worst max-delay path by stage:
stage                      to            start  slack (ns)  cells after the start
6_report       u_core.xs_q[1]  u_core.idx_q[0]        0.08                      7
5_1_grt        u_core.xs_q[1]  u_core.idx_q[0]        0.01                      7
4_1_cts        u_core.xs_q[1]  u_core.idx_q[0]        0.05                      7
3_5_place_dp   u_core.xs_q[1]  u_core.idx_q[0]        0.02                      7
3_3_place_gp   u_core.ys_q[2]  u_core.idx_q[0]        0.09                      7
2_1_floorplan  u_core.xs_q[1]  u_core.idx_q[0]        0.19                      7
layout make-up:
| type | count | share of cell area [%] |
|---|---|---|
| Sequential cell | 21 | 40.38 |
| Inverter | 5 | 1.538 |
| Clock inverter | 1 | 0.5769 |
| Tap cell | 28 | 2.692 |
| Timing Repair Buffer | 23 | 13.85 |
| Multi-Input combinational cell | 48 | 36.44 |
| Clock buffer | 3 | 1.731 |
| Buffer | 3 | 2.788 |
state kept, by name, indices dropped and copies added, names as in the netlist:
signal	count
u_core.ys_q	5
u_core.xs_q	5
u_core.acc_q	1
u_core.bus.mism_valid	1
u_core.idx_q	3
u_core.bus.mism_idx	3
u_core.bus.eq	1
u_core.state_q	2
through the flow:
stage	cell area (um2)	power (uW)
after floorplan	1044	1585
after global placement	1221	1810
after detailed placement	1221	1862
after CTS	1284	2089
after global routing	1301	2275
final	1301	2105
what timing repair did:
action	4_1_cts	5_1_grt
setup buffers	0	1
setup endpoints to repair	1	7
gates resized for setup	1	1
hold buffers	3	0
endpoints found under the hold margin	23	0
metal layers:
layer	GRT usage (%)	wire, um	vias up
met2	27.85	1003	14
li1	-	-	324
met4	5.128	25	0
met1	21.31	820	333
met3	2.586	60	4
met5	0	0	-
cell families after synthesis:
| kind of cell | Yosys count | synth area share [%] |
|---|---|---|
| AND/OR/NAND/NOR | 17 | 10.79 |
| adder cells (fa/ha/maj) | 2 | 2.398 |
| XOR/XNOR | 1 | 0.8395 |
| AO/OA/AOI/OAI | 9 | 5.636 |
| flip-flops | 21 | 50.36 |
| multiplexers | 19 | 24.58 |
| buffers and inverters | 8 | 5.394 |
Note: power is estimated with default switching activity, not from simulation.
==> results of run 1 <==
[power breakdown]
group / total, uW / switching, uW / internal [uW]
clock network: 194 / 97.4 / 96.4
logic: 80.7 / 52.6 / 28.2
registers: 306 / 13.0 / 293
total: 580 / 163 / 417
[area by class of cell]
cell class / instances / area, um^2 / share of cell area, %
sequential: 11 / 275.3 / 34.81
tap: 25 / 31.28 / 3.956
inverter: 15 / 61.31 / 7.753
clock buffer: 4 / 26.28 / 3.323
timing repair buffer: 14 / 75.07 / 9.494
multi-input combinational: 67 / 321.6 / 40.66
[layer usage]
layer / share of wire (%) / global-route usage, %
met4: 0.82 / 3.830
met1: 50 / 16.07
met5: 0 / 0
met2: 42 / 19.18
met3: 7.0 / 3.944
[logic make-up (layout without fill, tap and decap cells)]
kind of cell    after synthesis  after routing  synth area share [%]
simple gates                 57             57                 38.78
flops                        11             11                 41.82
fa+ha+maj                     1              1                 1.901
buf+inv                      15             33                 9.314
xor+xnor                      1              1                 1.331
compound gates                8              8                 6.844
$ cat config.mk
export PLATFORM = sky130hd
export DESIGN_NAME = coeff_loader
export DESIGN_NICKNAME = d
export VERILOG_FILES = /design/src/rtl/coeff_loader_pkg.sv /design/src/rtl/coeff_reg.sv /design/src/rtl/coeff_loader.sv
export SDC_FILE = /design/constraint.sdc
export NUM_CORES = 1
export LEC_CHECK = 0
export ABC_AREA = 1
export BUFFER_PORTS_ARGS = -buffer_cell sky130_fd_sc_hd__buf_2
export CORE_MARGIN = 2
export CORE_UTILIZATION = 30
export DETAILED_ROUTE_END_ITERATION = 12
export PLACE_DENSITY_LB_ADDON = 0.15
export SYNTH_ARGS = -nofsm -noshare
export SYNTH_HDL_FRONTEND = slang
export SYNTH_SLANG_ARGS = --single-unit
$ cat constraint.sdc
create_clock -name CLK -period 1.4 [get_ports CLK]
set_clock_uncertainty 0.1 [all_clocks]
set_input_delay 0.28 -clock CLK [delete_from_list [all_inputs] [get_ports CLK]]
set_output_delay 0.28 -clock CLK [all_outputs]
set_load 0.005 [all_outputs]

---

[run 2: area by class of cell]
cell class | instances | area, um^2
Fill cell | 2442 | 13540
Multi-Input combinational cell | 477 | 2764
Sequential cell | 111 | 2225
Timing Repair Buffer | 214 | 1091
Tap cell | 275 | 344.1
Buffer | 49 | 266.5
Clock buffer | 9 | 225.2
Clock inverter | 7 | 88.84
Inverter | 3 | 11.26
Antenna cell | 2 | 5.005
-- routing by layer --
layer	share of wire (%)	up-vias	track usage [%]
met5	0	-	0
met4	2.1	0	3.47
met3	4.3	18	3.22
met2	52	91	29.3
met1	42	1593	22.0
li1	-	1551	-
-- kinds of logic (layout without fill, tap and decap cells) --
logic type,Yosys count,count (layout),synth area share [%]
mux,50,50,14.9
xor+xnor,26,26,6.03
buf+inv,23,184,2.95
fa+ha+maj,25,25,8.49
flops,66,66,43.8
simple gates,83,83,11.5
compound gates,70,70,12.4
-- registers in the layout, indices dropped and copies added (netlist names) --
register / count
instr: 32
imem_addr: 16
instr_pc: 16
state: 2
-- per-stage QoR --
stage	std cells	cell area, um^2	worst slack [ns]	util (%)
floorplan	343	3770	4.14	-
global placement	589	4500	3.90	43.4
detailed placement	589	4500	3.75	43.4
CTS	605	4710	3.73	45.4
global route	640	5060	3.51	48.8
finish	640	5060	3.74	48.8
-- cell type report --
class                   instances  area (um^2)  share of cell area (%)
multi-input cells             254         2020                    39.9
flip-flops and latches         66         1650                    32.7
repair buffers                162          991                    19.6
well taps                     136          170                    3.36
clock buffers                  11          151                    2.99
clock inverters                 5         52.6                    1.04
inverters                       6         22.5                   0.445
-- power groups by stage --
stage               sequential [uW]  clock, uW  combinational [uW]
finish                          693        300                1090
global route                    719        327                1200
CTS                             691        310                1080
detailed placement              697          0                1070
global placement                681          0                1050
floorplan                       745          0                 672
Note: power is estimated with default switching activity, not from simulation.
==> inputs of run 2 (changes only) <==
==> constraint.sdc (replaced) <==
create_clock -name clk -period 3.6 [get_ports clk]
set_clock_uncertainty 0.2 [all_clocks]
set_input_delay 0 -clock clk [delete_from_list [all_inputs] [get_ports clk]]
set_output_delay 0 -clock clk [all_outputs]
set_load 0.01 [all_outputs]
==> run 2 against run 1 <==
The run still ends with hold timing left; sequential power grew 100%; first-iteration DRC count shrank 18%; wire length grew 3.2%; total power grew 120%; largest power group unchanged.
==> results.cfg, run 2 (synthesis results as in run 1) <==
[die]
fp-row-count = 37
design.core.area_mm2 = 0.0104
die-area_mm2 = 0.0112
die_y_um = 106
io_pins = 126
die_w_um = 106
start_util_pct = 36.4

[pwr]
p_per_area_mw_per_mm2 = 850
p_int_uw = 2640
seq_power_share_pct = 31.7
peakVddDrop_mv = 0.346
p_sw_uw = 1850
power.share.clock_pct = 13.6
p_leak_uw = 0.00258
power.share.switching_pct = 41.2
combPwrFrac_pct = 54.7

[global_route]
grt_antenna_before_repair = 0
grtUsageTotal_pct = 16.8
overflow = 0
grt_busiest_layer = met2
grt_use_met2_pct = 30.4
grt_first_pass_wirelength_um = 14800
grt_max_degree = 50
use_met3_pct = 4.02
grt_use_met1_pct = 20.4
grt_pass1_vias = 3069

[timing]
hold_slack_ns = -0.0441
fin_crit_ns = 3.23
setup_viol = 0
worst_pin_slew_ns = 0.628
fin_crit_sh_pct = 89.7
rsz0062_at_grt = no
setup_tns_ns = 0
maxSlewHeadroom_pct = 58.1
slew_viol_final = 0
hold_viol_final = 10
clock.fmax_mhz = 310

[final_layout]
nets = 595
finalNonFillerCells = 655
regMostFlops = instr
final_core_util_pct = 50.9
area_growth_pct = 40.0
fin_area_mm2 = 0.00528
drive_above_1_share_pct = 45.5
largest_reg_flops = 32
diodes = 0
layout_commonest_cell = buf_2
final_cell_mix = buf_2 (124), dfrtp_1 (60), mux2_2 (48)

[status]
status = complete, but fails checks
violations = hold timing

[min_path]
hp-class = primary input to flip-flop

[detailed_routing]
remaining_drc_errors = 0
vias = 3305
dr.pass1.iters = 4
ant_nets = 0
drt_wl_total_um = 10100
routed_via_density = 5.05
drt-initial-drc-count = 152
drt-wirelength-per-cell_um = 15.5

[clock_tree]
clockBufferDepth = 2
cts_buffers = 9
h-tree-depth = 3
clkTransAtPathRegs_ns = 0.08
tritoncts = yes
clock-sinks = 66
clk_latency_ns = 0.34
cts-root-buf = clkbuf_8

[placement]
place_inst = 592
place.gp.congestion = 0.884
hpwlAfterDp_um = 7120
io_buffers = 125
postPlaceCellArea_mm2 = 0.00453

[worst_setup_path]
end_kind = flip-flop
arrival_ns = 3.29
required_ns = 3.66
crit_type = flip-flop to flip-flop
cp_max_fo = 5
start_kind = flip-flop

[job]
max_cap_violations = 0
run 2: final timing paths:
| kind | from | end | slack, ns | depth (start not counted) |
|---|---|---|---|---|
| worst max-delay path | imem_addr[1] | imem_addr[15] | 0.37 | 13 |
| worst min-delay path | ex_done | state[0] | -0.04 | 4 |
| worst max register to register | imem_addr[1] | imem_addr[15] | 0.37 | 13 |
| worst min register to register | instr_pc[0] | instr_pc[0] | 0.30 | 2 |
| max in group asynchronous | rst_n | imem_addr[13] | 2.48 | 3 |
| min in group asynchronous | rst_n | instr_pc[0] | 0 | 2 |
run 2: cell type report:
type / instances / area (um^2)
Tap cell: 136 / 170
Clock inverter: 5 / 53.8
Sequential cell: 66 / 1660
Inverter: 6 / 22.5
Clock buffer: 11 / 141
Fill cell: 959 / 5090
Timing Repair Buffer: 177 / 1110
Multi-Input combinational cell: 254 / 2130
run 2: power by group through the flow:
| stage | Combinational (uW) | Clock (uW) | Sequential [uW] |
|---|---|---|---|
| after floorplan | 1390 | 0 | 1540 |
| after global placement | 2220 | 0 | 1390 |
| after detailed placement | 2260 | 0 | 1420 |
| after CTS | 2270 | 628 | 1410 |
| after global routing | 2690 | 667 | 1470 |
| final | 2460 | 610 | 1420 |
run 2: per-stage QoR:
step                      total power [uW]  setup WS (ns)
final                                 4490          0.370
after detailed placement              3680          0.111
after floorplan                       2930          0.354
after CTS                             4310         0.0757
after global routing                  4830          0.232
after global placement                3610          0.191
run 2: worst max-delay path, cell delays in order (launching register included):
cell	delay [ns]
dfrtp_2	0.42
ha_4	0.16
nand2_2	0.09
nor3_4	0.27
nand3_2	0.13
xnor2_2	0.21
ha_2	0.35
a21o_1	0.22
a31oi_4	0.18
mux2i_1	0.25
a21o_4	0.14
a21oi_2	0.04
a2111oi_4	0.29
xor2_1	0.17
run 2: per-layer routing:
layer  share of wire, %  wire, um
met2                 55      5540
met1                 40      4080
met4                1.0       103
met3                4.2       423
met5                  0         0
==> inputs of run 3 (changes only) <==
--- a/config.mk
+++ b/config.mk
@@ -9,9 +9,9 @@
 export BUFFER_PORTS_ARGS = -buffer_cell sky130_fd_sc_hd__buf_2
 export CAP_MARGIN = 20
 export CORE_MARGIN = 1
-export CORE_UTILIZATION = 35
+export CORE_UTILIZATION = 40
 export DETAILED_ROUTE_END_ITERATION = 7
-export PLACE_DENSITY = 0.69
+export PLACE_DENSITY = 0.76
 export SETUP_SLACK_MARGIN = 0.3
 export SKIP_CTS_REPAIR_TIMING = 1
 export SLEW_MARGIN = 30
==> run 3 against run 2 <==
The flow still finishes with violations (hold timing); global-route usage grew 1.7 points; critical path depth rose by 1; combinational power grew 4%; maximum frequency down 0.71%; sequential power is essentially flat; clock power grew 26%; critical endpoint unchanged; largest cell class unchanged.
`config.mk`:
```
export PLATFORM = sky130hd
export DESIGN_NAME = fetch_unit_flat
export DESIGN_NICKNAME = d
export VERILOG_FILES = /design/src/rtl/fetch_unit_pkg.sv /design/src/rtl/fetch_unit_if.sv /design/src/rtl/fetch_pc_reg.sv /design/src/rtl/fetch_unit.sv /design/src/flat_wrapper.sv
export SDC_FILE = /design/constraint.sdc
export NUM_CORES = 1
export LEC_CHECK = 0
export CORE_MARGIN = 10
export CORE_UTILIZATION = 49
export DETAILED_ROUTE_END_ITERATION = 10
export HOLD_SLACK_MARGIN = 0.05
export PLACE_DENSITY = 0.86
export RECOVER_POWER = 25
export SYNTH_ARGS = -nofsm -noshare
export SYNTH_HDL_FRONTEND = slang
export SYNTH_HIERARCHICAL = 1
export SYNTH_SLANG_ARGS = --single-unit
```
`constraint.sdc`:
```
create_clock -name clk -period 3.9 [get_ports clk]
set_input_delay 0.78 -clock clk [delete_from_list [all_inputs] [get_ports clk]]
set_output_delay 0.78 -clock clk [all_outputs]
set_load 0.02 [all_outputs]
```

■ **Work order**
Above are some records; copy exactly the lines from the one with "share [%] |" through the one with "results of run", both included, and no others.

■ **Result for this task**
| kind of cell | Yosys count | synth area share [%] |
|---|---|---|
| AND/OR/NAND/NOR | 17 | 10.79 |
| adder cells (fa/ha/maj) | 2 | 2.398 |
| XOR/XNOR | 1 | 0.8395 |
| AO/OA/AOI/OAI | 9 | 5.636 |
| flip-flops | 21 | 50.36 |
| multiplexers | 19 | 24.58 |
| buffers and inverters | 8 | 5.394 |
Note: power is estimated with default switching activity, not from simulation.
==> results of run 1 <==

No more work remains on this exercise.